校長室より

2022年1月の記事一覧

【校長室より】阪神・淡路大震災から27年

阪神・淡路大震災発生から27年
 
 皆さんこんにちは。
 今、私は、1階事務室前の柱の銘板の前に立っています。
 ここには「兵庫県立兵庫高等学校は、神戸市内で最大の避難所となり、被災者支援と教育活動の両立に困難を極めた。しかしながら、生徒も、教職員も粘り強く耐え、被災された人々とともに、394日間を戦い抜いた。」と刻まれています。
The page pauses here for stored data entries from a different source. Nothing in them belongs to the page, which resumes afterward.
[src/rtl/reg_bank_p_pkg.sv]
// Shared types and default sizing for the reg_bank_p register bank.
// Clear-sequencer state encoding lives here so the top and sequencer agree.
package reg_bank_p_pkg;

  localparam int DW_DEFAULT    = 32;
  localparam int DEPTH_DEFAULT = 32;

  typedef enum logic [0:0] {
    IDLE  = 1'b0,
    CLEAR = 1'b1
  } clr_state_t;

endpackage

[src/rtl/reg_bank_p_clr_seq.sv]
// Bank clear sequencer: walks idx 0..DEPTH-1, one entry per cycle, while busy.
// Requests arriving mid-sweep are dropped; reset aborts the sweep outright.
module reg_bank_p_clr_seq
  import reg_bank_p_pkg::*;
#(
  parameter int DEPTH = DEPTH_DEFAULT,
  localparam int AW   = $clog2(DEPTH)
) (
  input  logic          clk,
  input  logic          rst,
  input  logic          clr_req,
  output logic          busy,
  output logic          clr_en,
  output logic [AW-1:0] clr_idx
);

  localparam logic [AW-1:0] LAST_IDX = AW'(DEPTH - 1);

  clr_state_t    state_reg, state_next;
  logic [AW-1:0] idx_reg, idx_next;

  always_ff @(posedge clk or posedge rst) begin
    if (rst) begin
      state_reg <= IDLE;
      idx_reg   <= '0;
    end else begin
      state_reg <= state_next;
      idx_reg   <= idx_next;
    end
  end

  always_comb begin
    state_next = state_reg;
    idx_next   = idx_reg;
    clr_en     = 1'b0;
    unique case (state_reg)
      IDLE: begin
        if (clr_req) begin
          state_next = CLEAR;
          idx_next   = '0;
        end
      end
      CLEAR: begin
        clr_en = 1'b1;
        if (idx_reg == LAST_IDX) begin
          state_next = IDLE;
          idx_next   = '0;
        end else begin
          idx_next = idx_reg + 1'b1;
        end
      end
      default: begin
        state_next = IDLE;
        idx_next   = '0;
      end
    endcase
  end

  // busy is a pure decode of the state flop, so it is glitch-free and registered.
  assign busy    = (state_reg == CLEAR);
  assign clr_idx = idx_reg;

endmodule
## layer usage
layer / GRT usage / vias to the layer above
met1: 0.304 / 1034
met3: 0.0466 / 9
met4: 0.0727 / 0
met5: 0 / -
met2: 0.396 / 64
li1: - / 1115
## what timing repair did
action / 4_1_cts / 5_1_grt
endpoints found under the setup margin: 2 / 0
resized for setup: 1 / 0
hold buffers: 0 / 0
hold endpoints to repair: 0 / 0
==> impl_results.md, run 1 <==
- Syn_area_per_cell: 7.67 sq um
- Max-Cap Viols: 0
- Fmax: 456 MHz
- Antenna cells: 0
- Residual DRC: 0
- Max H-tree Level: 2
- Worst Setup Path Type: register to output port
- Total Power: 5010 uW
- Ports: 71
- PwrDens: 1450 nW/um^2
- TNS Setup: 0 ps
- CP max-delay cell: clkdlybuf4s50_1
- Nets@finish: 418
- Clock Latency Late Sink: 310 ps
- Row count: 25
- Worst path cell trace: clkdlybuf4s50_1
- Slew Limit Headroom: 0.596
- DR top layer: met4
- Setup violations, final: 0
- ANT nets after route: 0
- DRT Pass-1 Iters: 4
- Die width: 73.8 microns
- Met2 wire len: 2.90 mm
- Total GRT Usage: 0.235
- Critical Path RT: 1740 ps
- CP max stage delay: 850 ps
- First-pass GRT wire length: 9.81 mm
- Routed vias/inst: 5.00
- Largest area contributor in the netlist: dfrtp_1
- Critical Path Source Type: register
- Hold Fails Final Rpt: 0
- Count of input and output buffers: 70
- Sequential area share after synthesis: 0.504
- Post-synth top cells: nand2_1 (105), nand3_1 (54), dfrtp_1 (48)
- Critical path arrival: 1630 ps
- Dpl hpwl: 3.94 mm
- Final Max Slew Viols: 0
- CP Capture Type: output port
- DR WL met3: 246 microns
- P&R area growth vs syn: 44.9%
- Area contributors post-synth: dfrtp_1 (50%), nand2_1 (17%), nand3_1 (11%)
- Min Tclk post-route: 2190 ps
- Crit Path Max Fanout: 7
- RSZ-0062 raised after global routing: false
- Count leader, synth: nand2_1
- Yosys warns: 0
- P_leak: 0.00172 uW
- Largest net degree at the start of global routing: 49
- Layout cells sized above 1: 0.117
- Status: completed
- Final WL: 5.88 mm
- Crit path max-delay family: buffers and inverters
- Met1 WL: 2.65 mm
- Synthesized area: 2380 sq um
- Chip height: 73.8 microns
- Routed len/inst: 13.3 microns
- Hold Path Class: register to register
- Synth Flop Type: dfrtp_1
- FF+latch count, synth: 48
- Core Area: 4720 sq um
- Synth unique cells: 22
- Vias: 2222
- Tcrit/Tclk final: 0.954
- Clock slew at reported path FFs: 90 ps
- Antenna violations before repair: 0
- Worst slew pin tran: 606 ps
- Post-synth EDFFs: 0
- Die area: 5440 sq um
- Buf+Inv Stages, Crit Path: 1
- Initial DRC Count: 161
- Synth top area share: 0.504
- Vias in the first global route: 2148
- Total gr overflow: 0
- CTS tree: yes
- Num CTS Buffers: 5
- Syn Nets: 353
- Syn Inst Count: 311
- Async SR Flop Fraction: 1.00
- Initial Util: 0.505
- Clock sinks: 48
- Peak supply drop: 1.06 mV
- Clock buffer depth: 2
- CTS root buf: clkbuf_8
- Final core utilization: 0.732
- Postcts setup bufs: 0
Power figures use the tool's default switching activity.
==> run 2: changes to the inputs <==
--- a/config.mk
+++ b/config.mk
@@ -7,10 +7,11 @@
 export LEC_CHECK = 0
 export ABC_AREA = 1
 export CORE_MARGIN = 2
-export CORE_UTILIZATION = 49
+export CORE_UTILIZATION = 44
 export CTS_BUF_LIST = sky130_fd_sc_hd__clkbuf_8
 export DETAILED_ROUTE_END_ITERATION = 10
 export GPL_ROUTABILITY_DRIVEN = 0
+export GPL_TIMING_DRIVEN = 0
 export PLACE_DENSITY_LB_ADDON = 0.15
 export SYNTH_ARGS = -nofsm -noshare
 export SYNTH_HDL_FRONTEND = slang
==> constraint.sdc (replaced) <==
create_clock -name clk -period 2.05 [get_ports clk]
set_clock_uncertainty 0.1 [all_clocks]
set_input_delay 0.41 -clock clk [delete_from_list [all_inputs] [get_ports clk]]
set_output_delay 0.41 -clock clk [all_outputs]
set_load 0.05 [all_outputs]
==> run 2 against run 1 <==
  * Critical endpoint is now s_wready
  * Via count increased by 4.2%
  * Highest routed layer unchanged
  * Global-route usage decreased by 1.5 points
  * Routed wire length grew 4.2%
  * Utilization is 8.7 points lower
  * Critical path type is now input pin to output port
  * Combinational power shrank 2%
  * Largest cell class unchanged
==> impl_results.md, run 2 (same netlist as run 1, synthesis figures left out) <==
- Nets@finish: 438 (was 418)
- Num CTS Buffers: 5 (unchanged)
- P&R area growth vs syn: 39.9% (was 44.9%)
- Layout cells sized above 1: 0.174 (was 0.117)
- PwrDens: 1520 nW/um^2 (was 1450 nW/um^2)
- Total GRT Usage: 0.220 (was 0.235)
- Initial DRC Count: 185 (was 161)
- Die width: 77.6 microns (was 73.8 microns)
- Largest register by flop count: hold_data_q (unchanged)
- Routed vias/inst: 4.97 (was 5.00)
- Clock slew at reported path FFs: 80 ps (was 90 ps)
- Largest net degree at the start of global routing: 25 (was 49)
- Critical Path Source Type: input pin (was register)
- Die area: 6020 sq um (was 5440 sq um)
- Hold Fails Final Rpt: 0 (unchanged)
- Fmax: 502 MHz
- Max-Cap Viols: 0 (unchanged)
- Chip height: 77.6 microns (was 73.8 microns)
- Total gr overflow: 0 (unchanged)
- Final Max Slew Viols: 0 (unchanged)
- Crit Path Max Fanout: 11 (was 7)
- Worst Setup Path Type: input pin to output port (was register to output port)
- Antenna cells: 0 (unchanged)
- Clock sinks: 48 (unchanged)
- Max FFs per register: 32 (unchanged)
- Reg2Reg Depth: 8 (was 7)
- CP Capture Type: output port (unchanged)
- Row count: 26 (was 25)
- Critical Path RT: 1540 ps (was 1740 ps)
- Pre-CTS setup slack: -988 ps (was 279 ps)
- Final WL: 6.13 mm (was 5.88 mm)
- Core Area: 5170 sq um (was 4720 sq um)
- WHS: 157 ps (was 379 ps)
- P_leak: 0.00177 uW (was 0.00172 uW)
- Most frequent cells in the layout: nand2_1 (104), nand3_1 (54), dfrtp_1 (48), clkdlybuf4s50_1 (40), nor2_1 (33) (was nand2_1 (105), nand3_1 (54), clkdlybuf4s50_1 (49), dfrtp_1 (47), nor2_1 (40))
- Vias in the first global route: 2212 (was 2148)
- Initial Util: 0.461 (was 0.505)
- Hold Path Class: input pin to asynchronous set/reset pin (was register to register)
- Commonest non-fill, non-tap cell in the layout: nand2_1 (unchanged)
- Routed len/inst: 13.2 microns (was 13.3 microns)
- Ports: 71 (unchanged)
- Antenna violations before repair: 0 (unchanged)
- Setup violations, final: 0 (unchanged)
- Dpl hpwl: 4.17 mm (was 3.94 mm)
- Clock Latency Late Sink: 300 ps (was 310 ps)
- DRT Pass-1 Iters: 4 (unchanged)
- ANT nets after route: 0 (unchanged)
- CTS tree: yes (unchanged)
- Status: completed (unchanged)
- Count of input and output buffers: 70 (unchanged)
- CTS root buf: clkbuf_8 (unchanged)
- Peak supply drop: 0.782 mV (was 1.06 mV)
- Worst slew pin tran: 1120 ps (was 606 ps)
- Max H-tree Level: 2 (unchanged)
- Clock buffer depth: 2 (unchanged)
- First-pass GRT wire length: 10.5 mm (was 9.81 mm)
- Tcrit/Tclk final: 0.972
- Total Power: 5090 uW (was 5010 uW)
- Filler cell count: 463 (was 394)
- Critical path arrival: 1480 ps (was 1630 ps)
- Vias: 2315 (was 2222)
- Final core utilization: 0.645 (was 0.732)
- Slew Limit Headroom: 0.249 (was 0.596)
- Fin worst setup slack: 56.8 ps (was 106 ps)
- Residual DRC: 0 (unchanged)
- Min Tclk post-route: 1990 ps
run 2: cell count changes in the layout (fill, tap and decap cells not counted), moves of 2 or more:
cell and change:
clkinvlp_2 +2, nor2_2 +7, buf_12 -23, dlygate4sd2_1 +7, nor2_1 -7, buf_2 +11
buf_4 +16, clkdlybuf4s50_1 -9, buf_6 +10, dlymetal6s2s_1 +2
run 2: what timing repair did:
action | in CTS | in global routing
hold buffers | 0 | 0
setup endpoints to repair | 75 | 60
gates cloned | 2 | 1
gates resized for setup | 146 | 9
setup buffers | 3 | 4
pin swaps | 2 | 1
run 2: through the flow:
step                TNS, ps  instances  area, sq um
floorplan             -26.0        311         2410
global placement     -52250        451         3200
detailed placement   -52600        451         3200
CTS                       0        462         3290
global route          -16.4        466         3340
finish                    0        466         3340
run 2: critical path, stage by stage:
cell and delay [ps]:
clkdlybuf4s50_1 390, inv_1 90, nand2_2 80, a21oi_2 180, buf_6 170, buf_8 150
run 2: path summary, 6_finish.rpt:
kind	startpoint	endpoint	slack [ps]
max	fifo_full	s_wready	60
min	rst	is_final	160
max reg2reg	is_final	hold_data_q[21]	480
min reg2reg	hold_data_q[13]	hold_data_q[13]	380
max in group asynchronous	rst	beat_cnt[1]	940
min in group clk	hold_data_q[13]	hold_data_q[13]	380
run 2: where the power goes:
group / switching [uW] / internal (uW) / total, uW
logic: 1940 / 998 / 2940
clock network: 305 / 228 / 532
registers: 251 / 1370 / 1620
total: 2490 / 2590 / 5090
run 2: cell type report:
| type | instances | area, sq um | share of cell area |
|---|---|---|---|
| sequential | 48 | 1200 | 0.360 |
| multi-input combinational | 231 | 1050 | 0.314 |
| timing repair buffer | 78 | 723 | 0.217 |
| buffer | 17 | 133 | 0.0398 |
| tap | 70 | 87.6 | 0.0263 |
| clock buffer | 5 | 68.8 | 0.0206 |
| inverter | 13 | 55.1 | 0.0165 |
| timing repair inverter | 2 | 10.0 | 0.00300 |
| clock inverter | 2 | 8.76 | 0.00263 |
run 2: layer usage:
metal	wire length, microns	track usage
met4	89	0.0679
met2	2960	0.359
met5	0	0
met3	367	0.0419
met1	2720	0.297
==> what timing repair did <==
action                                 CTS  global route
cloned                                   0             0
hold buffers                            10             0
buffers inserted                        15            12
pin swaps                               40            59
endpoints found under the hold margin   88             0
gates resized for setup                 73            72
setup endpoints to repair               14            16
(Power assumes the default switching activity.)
--- src/rtl/riscv_pkg.sv ---
// Shared processor definitions: datapath width, reset vector, opcodes used by
// decode, and the fetch FSM state type.
package riscv_pkg;

  localparam int unsigned XLEN_DEFAULT     = 32;
  localparam logic [31:0] RESET_PC_DEFAULT = 32'h0000_0000;

  localparam logic [6:0] OPC_RTYPE = 7'd51;
  localparam logic [6:0] OPC_LD    = 7'd3;
  localparam logic [6:0] OPC_SD    = 7'd35;
  localparam logic [6:0] OPC_BEQ   = 7'd99;

  localparam logic [31:0] NOP_INSTR = 32'h0000_0013;

  typedef enum logic [1:0] {
    REQ  = 2'd0,
    WAIT = 2'd1,
    HOLD = 2'd2
  } fetch_state_t;

endpackage

--- src/rtl/instr_fetch_if.sv ---
// Bundles the fetch unit's memory request/response channels, decode handshake
// and redirect inputs; master is the fetch unit, slave is its environment.
interface instr_fetch_if import riscv_pkg::*; #(
  parameter int unsigned XLEN = XLEN_DEFAULT
) ();

  logic            mem_req_valid;
  logic            mem_req_ready;
  logic [XLEN-1:0] mem_req_addr;
  logic            mem_rsp_valid;
  logic [XLEN-1:0] mem_rsp_data;
  logic            instr_valid;
  logic            instr_ready;
  logic [XLEN-1:0] instr;
  logic [XLEN-1:0] instr_pc;
  logic            redirect_valid;
  logic [XLEN-1:0] redirect_pc;
  logic            misalign_err;

  modport master (
    output mem_req_valid, mem_req_addr, instr_valid, instr, instr_pc, misalign_err,
    input  mem_req_ready, mem_rsp_valid, mem_rsp_data, instr_ready,
           redirect_valid, redirect_pc
  );

  modport slave (
    input  mem_req_valid, mem_req_addr, instr_valid, instr, instr_pc, misalign_err,
    output mem_req_ready, mem_rsp_valid, mem_rsp_data, instr_ready,
           redirect_valid, redirect_pc
  );

endinterface

--- src/rtl/instr_fetch.sv ---
// Instruction fetch unit: PC register, REQ/WAIT/HOLD fetch FSM and a one-entry
// output buffer feeding decode, with branch redirect and wrong-path discard.
module instr_fetch import riscv_pkg::*; #(
  parameter int unsigned     XLEN     = XLEN_DEFAULT,
  parameter logic [XLEN-1:0] RESET_PC = XLEN'(RESET_PC_DEFAULT)
) (
  input  logic          clk,
  input  logic          rst,
  instr_fetch_if.master bus
);

  fetch_state_t    state_q, state_d;
  logic [XLEN-1:0] pc_q, pc_d;
  logic            drop_q, drop_d;
  logic [XLEN-1:0] instr_q, instr_d;
  logic [XLEN-1:0] instr_pc_q, instr_pc_d;
  logic            misalign_q, misalign_d;
  logic [XLEN-1:0] redirect_pc_aligned;

  assign redirect_pc_aligned = {bus.redirect_pc[XLEN-1:2], 2'b00};

  assign bus.mem_req_valid = !rst && (state_q == REQ);
  assign bus.mem_req_addr  = {pc_q[XLEN-1:2], 2'b00};
  assign bus.instr_valid   = !rst && (state_q == HOLD);
  assign bus.instr         = instr_q;
  assign bus.instr_pc      = instr_pc_q;
  assign bus.misalign_err  = misalign_q;

  always_ff @(posedge clk) begin
    if (rst) begin
      state_q    <= REQ;
      pc_q       <= RESET_PC;
      drop_q     <= 1'b0;
      instr_q    <= '0;
      instr_pc_q <= '0;
      misalign_q <= 1'b0;
    end else begin
      state_q    <= state_d;
      pc_q       <= pc_d;
      drop_q     <= drop_d;
      instr_q    <= instr_d;
      instr_pc_q <= instr_pc_d;
      misalign_q <= misalign_d;
    end
  end

  // Redirect overrides every other transition; a request already accepted
  // under the old PC is marked for discard via drop.
  always_comb begin
    state_d    = state_q;
    pc_d       = pc_q;
    drop_d     = drop_q;
    instr_d    = instr_q;
    instr_pc_d = instr_pc_q;
    misalign_d = misalign_q;

    if (bus.redirect_valid && (bus.redirect_pc[1:0] != 2'b00)) begin
      misalign_d = 1'b1;
    end

    case (state_q)
      REQ: begin
        if (bus.redirect_valid) begin
          pc_d = redirect_pc_aligned;
          if (bus.mem_req_ready) begin
            state_d = WAIT;
            drop_d  = 1'b1;
          end
        end else if (bus.mem_req_ready) begin
          state_d = WAIT;
        end
      end
      WAIT: begin
        if (bus.redirect_valid) begin
          pc_d = redirect_pc_aligned;
          if (bus.mem_rsp_valid) begin
            drop_d  = 1'b0;
            state_d = REQ;
          end else begin
            drop_d = 1'b1;
          end
        end else if (bus.mem_rsp_valid) begin
          if (drop_q) begin
            drop_d  = 1'b0;
            state_d = REQ;
          end else begin
            instr_d    = bus.mem_rsp_data;
            instr_pc_d = pc_q;
            pc_d       = pc_q + XLEN'(4);
            state_d    = HOLD;
          end
        end
      end
      HOLD: begin
        if (bus.redirect_valid) begin
          pc_d    = redirect_pc_aligned;
          state_d = REQ;
        end else if (bus.instr_ready) begin
          state_d = REQ;
        end
      end
      default: begin
        state_d = REQ;
      end
    endcase
  end

  rsp_only_in_wait: assert property (@(posedge clk) disable iff (rst)
    bus.mem_rsp_valid |-> (state_q == WAIT));

endmodule
<file path="src/rtl/uart_dbg_pkg.sv">
// rtl/uart_dbg_pkg.sv - shared constants, state type and hex helper for the debug UART path
package uart_dbg_pkg;

  localparam logic [7:0] ASCII_CR    = 8'h0D;
  localparam logic [7:0] ASCII_LF    = 8'h0A;
  localparam logic [7:0] ASCII_COLON = 8'h3A;
  localparam int         MSG_LEN     = 8;

  typedef enum logic [1:0] {IDLE, SEND, GAP} state_t;

  // Uppercase hex: 'A' is 0x41, so letters are offset from 0x37.
  function automatic logic [7:0] hex_ascii(input logic [3:0] n);
    return (n < 4'd10) ? (8'h30 + {4'h0, n}) : (8'h37 + {4'h0, n});
  endfunction

endpackage

</file>
<file path="src/rtl/rr_arbiter.sv">
// rtl/rr_arbiter.sv - combinational round-robin pick of the first request at or above the pointer
module rr_arbiter #(
  parameter int NUM_REQ = 4
) (
  input  logic [NUM_REQ-1:0] req,
  input  logic [3:0]         ptr,
  output logic [3:0]         winner,
  output logic               any_req
);

  logic [15:0] req_pad;
  logic [4:0]  pos;

  assign req_pad = 16'(req);

  // Scan downward in offset so the smallest offset from ptr is assigned last and wins.
  always_comb begin
    winner  = '0;
    any_req = 1'b0;
    pos     = '0;
    for (int i = NUM_REQ - 1; i >= 0; i--) begin
      pos = {1'b0, ptr} + 5'(i);
      if (pos >= 5'(NUM_REQ)) pos = pos - 5'(NUM_REQ);
      if (req_pad[pos[3:0]]) begin
        winner  = pos[3:0];
        any_req = 1'b1;
      end
    end
  end

endmodule

</file>
<file path="src/rtl/uart_tx_arbiter.sv">
// rtl/uart_tx_arbiter.sv - round-robin sharing of one uart_tx among debug requesters, "<id>:<HHHH>\r\n" per grant
module uart_tx_arbiter
  import uart_dbg_pkg::*;
#(
  parameter int NUM_REQ    = 4,
  parameter int GAP_CYCLES = 0
) (
  input  logic                  clk,
  input  logic                  rst_n,
  input  logic [NUM_REQ-1:0]    req_valid,
  input  logic [16*NUM_REQ-1:0] req_data,
  output logic [NUM_REQ-1:0]    req_ready,
  output logic [7:0]            tx_data,
  output logic                  tx_data_valid,
  input  logic                  tx_data_ready,
  output logic                  busy,
  output logic [3:0]            grant_id
);

  localparam int GW = (GAP_CYCLES > 1) ? $clog2(GAP_CYCLES) : 1;
  localparam logic [GW-1:0] GAP_LOAD = GW'((GAP_CYCLES > 0) ? GAP_CYCLES - 1 : 0);

  state_t        state;
  logic [2:0]    idx;
  logic [2:0]    idx_next;
  logic [GW-1:0] gap_cnt;
  logic [3:0]    ptr;
  logic [15:0]   word;
  logic [3:0]    winner;
  logic          any_req;
  logic [15:0]   words [16];

  for (genvar g = 0; g < 16; g++) begin : g_words
    if (g < NUM_REQ) begin : g_on
      assign words[g] = req_data[16*g +: 16];
    end else begin : g_off
      assign words[g] = '0;
    end
  end

  rr_arbiter #(.NUM_REQ(NUM_REQ)) u_rr (
    .req     (req_valid),
    .ptr     (ptr),
    .winner  (winner),
    .any_req (any_req)
  );

  assign idx_next = idx + 3'd1;

  function automatic logic [7:0] msg_byte(input logic [2:0] i, input logic [3:0] id,
                                          input logic [15:0] w);
    case (i)
      3'd0:    return hex_ascii(id);
      3'd1:    return ASCII_COLON;
      3'd2:    return hex_ascii(w[15:12]);
      3'd3:    return hex_ascii(w[11:8]);
      3'd4:    return hex_ascii(w[7:4]);
      3'd5:    return hex_ascii(w[3:0]);
      3'd6:    return ASCII_CR;
      default: return ASCII_LF;
    endcase
  endfunction

  always_ff @(posedge clk) begin
    if (!rst_n) begin
      state         <= IDLE;
      tx_data       <= 8'h00;
      tx_data_valid <= 1'b0;
      req_ready     <= '0;
      busy          <= 1'b0;
      grant_id      <= '0;
      idx           <= '0;
      gap_cnt       <= '0;
      ptr           <= '0;
      word          <= '0;
    end else begin
      req_ready <= '0;
      case (state)
        IDLE: begin
          if (any_req) begin
            for (int i = 0; i < NUM_REQ; i++) req_ready[i] <= (winner == 4'(i));
            word          <= words[winner];
            grant_id      <= winner;
            ptr           <= (winner == 4'(NUM_REQ - 1)) ? 4'd0 : winner + 4'd1;
            tx_data       <= hex_ascii(winner);
            tx_data_valid <= 1'b1;
            idx           <= '0;
            busy          <= 1'b1;
            state         <= SEND;
          end
        end
        SEND: begin
          if (tx_data_valid && tx_data_ready) begin
            if (idx == 3'(MSG_LEN - 1)) begin
              tx_data_valid <= 1'b0;
              idx           <= '0;
              if (GAP_CYCLES > 0) begin
                gap_cnt <= GAP_LOAD;
                state   <= GAP;
              end else begin
                busy  <= 1'b0;
                state <= IDLE;
              end
            end else begin
              idx     <= idx_next;
              tx_data <= msg_byte(idx_next, grant_id, word);
            end
          end
        end
        GAP: begin
          if (gap_cnt == '0) begin
            busy  <= 1'b0;
            state <= IDLE;
          end else begin
            gap_cnt <= gap_cnt - GW'(1);
          end
        end
        default: begin
          busy  <= 1'b0;
          state <= IDLE;
        end
      endcase
    end
  end

endmodule

</file>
 今から27年前、平成7(1995)年1月17日5時46分、淡路島北部を震源とし、死者6,435名、重傷者10,683名の未曾有の被害をもたらした震度7の大地震、阪神・淡路大震災が発生しました。
 犠牲になられた多くの方々のご冥福をあらためて心よりお祈りいたします。
 さて、本校では、震災直後から校内には 2,500人を超す避難者を受入れました。「394日間を戦い抜いた」とあるのは、震災発生後の翌年、2月14日に校内の避難者がゼロとなるまで、避難者とともに学校生活を送ったことを示しています。

 震災発生後、1年生は北区の神戸甲北高校で、2年生は鈴蘭台高校(現在の神戸鈴蘭台高校)で、教室を間借りして授業が再開されましたが、当時の2年生が次のように綴っています。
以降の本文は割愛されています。